Why this matters: Your structure should change before you write the first sentence.
02Know who is reading
A doctor, nurse, pharmacist, employer, and patient each need the letter written differently. Writing the same way for every reader is one of the most common reasons candidates plateau at Grade C.
Why this matters: Audience awareness controls tone, detail, and the final request.
03Selection is the real skill
OET Writing is not about including everything from the case notes. The harder skill, and the one that separates Grade B from Grade A, is choosing what to leave out.
Why this matters: Featured because relevance is often the difference between a busy letter and a scoring letter.
04A weak introduction costs you marks fast
Examiners want to understand instantly why the letter exists. There is a specific way of opening that works for almost every case, and most candidates never learn it.

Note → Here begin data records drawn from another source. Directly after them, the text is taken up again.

[src/design/signed_int_to_decimal_ascii_core_macros.svh]
// Assertion macros used by the converter's top-level RTL file.
`ifndef SIGNED_INT_TO_DECIMAL_ASCII_CORE_MACROS_SVH
`define SIGNED_INT_TO_DECIMAL_ASCII_CORE_MACROS_SVH
`ifndef SYNTH
// Clocked assertion that is switched off while reset is held.
`define S2D_ASSERT(lbl, clk, rstn, prop, msg) \
    lbl: assert property (@(posedge clk) disable iff (!rstn) prop) else $error(msg);
// Clocked assertion that is checked in every cycle, reset included.
`define S2D_ASSERT_ALWAYS(lbl, clk, prop, msg) \
    lbl: assert property (@(posedge clk) prop) else $error(msg);
`else
`define S2D_ASSERT(lbl, clk, rstn, prop, msg)
`define S2D_ASSERT_ALWAYS(lbl, clk, prop, msg)
`endif
`endif

[src/design/s2d_pkg.sv]
// Package of the signed integer to decimal text converter: sizes, codes and types.
package s2d_pkg;
    localparam int VALUE_WIDTH = 64;
    // Decimal digits needed for the largest magnitude, 2^(VALUE_WIDTH-1).
    localparam int NDIG  = ((VALUE_WIDTH - 1) * 30103) / 100000 + 1;
    localparam int BCD_W = 4 * NDIG;
    localparam int CNT_W = $clog2(VALUE_WIDTH);
    localparam int DIG_W = $clog2(NDIG + 1);

    localparam logic [5:0] CHAR_ZERO  = 6'd48;
    localparam logic [5:0] CHAR_MINUS = 6'd45;

    typedef enum logic [2:0] {
        ST_IDLE,
        ST_CONV,
        ST_SKIP,
        ST_SIGN,
        ST_DIGIT
    } t_state;

    typedef struct packed {
        logic load;
        logic conv;
        logic dshift;
    } t_dab_ctrl;

    typedef struct packed {
        logic [5:0] ch;
        logic       last;
    } t_beat;
endpackage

Why this matters: The opening gives the examiner confidence that you understood the task.
05Order matters more than candidates realise
A strong letter follows a clear internal sequence. A weak letter jumps between problems and dates without a clear path. Most candidates feel they have a system until they see one that actually works.
Why this matters: Organisation makes clinical information easier to assess.
06Long letters are usually weak letters
Writing more does not mean scoring higher. A focused, well-organised letter consistently outperforms a long one full of unnecessary detail.
Why this matters: Concise writing shows judgement and protects accuracy.
07Tone is assessed in every paragraph
Casual, emotional, or judgemental wording quietly drags your score down. Professional language is a skill, not a default, and small word choices make a big difference to your final band.
Why this matters: Professional tone must be maintained from start to finish.
08Accuracy beats complexity
Trying to sound advanced often introduces grammar mistakes. The strongest candidates write more simply than you would expect.
Why this matters: Clear, correct language beats risky phrasing.
09The closing paragraph is more important than candidates think
The final request is one of the most heavily assessed parts of the letter. Getting this wrong can pull down your score even when the rest is strong.
Why this matters: Featured because the final request must match the task and recipient precisely.
10Memorising letters does not work
Every case is different, and memorisation fails the moment the task changes. What works is a repeatable method - the same one strong candidates use across every letter type.
Why this matters: A method adapts. A memorised letter breaks.
11The strongest candidates always review
Before submitting, every letter needs a final check against a clear list of criteria. Most candidates skip this. The ones who pass never do.
Why this matters: Reviewing catches avoidable scoring errors before submission.